I think the single most glaring loophole in the Bill relates to the funding of outside bodies. The Bill prohibits councils from funding pressure groups for publicity purposes but allows councils to fund pressure groups for other purposes. It is like running costs which may be released by some money coming in, which can then be used for other purposes. There will be a reshuffle of any money coming in to these "umbrella groups", as they are sometimes called; and money can be shuffled within those umbrella groups and be used for political purposes. The Bill permits councils to spend an unlimited amount on information and contains no reserve powers for the Secretary of State. I tried to move an amendment so that at least we gave reserve powers to the Secretary of State should there be an outstanding mis-spend or overspend for publicity purposes.

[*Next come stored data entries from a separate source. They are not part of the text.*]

Background: an optimization exercise with open tools, aiming at small area, a short achievable clock period and few clock cycles per item. Do not read the settings as production practice. Where RTL was checked, it was by simulation tests only, not by an equivalence proof against the original. No activity file was given, so power comes from the tool's default toggle rates.

==> 03-10: inputs <==
==> flow/design.v <==
`timescale 1ns/100ps
package mpeg_pkg;
	typedef logic [8-1:0] byte_t;
	typedef logic [16-1:0] key_t;
	typedef enum logic {
		run_misc  = 1'b0,
		run_video = 1'b1
	} run_class_e;
	typedef logic [7:0] run_len_t;
	typedef enum logic [1:0] {
		sc_idle,
		sc_zero,
		sc_zero_zero,
		sc_prefix
	} scan_state_e;
	typedef enum logic {
		join_idle,
		join_copy
	} join_state_e;
endpackage
`timescale 1ns/100ps
module mpeg_scrambler_top (
	input  logic            clk,
	input  logic            rst_n,
	input  mpeg_pkg::byte_t mpeg_in,
	input  logic            mpeg_in_en,
	input  logic            stream_end,
	input  mpeg_pkg::key_t  key_in,
	input  logic            key_en,
	output mpeg_pkg::byte_t mpeg_out,
	output logic            mpeg_out_en,
	output logic            mpeg_prog_full
);
	localparam logic [1:0] SC_IDLE = 2'b00;
	localparam logic [1:0] SC_ZERO = 2'b01;
	localparam logic [1:0] SC_ZERO_ZERO = 2'b11;
	localparam logic [1:0] SC_PREFIX = 2'b10;
	mpeg_pkg::key_t lfsr;
	logic step_d;
	logic key_bit;
	logic [1:0] state;
	logic [1:0] state_nx;
	logic video;
	logic video_nx;
	logic carries_sign;
	logic is_zero;
	logic is_one;
	logic is_slice;
	logic step;
	assign carries_sign = |mpeg_in[7:1];
	assign is_zero = ~carries_sign & ~mpeg_in[0];
	assign is_one = ~carries_sign & mpeg_in[0];
	assign is_slice = (mpeg_in >= 8'h01) && (mpeg_in <= 8'hAF);
	assign key_bit = step_d ? lfsr[14] : lfsr[15];
	assign step = mpeg_in_en & video & carries_sign;
	assign mpeg_prog_full = 1'b0;
	always_comb begin
		state_nx = state;
		video_nx = video;
		case (state)
			SC_IDLE: state_nx = is_zero ? SC_ZERO : SC_IDLE;
			SC_ZERO: state_nx = is_zero ? SC_ZERO_ZERO : SC_IDLE;
			SC_ZERO_ZERO: state_nx = is_one ? SC_PREFIX : (is_zero ? SC_ZERO_ZERO : SC_IDLE);
			default: begin
				state_nx = SC_IDLE;
				video_nx = is_slice;
			end
		endcase
		if (stream_end) begin
			state_nx = SC_IDLE;
			video_nx = 1'b0;
		end
	end
	always_ff @(posedge clk) begin
		mpeg_out <= {mpeg_in[7:1], mpeg_in[0] ^ (video & carries_sign & key_bit)};
		mpeg_out_en <= mpeg_in_en & rst_n;
	end
	always_ff @(posedge clk) begin
		if (!rst_n) begin
			lfsr <= 16'hACE1;
			step_d <= 1'b0;
			state <= SC_IDLE;
			video <= 1'b0;
		end else begin
			if (key_en)
				lfsr <= (key_in == '0) ? mpeg_pkg::key_t'(16'hACE1) : key_in;
			else if (step_d)
				lfsr <= {lfsr[14:0], lfsr[15] ^ lfsr[13] ^ lfsr[12] ^ lfsr[10]};
			step_d <= step & ~key_en;
			if (mpeg_in_en) begin
				state <= state_nx;
				video <= video_nx;
			end
		end
	end
endmodule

The Bill prevents councils from using Clause 137—and I do so much agree with the noble Baroness that, as between Clause 137 and Clause 142, the question of what they can do and how it is done has got us all in a tangle, I think. Certainly I am in one myself. The Bill prevents councils from using Clause 137 to fund publicity themselves, but it still permits them to fund non-profit making organisations for publicity purposes.

Again, policing difficulties, as we have found in many areas, present another loophole for what is called "creative funding"—that is to say, shuffling the funds. If the Bill is to have any value, your Lordships' amendment to Clause 2 must, I feel, be put back. I very much hope that this will happen in another place. I hope, too, that there will be opportunities for tightening up where there are some glaring omissions, and not just in this Bill. There are some loopholes here and no doubt coaches and horses will be driven through those; but amendments are now necessary also as a result of experience of the Local Government Act 1982 and on even earlier legislation. I hope that the opportunity of Widdicombe Part 2 will be taken to include in a Bill some other measures which are not particularly party measures but which need to be put right if local government's transgressing and spending of ratepayers' money is to be reduced. I do not think we can stop it—I am afraid a certain amount will always go on—but I am sure that noble Lords opposite will remember as well as we do on these Benches that there are some pretty evil men who do not want local government to work well and do not want smooth relationships with their ratepayers. I hope they at least will be made to pause and think before they undertake further excessive expenditure on totally unnecessary items which may be close to their hearts but which do not reflect the views of the ratepayers whom they represent.

5.15 p.m.

Lord Campbell of Alloway

. My Lords, would your Lordships allow me a very brief word of personal gratitude to my noble friends Lord Elton and Lord Skelmersdale for the concession they made on Amendment No. 2, moved by the noble Baroness Lady David, on Report? Although they could have appointed tellers and there were plenty of reinforcements hidden in the hills, they refrained from doing so in deference to the sense and merit of the debate in your Lordships' House. A concession such as that, and one of such magnanimity, makes the exercise of the revisory role so much a lighter burden. The reason I did not draft a further amendment in answer to the noble Baroness, Lady David, was because I thought the Government would do so, and I still live in such hope that it will happen in another place. It was a mere matter of cosmetics and did not go to substance.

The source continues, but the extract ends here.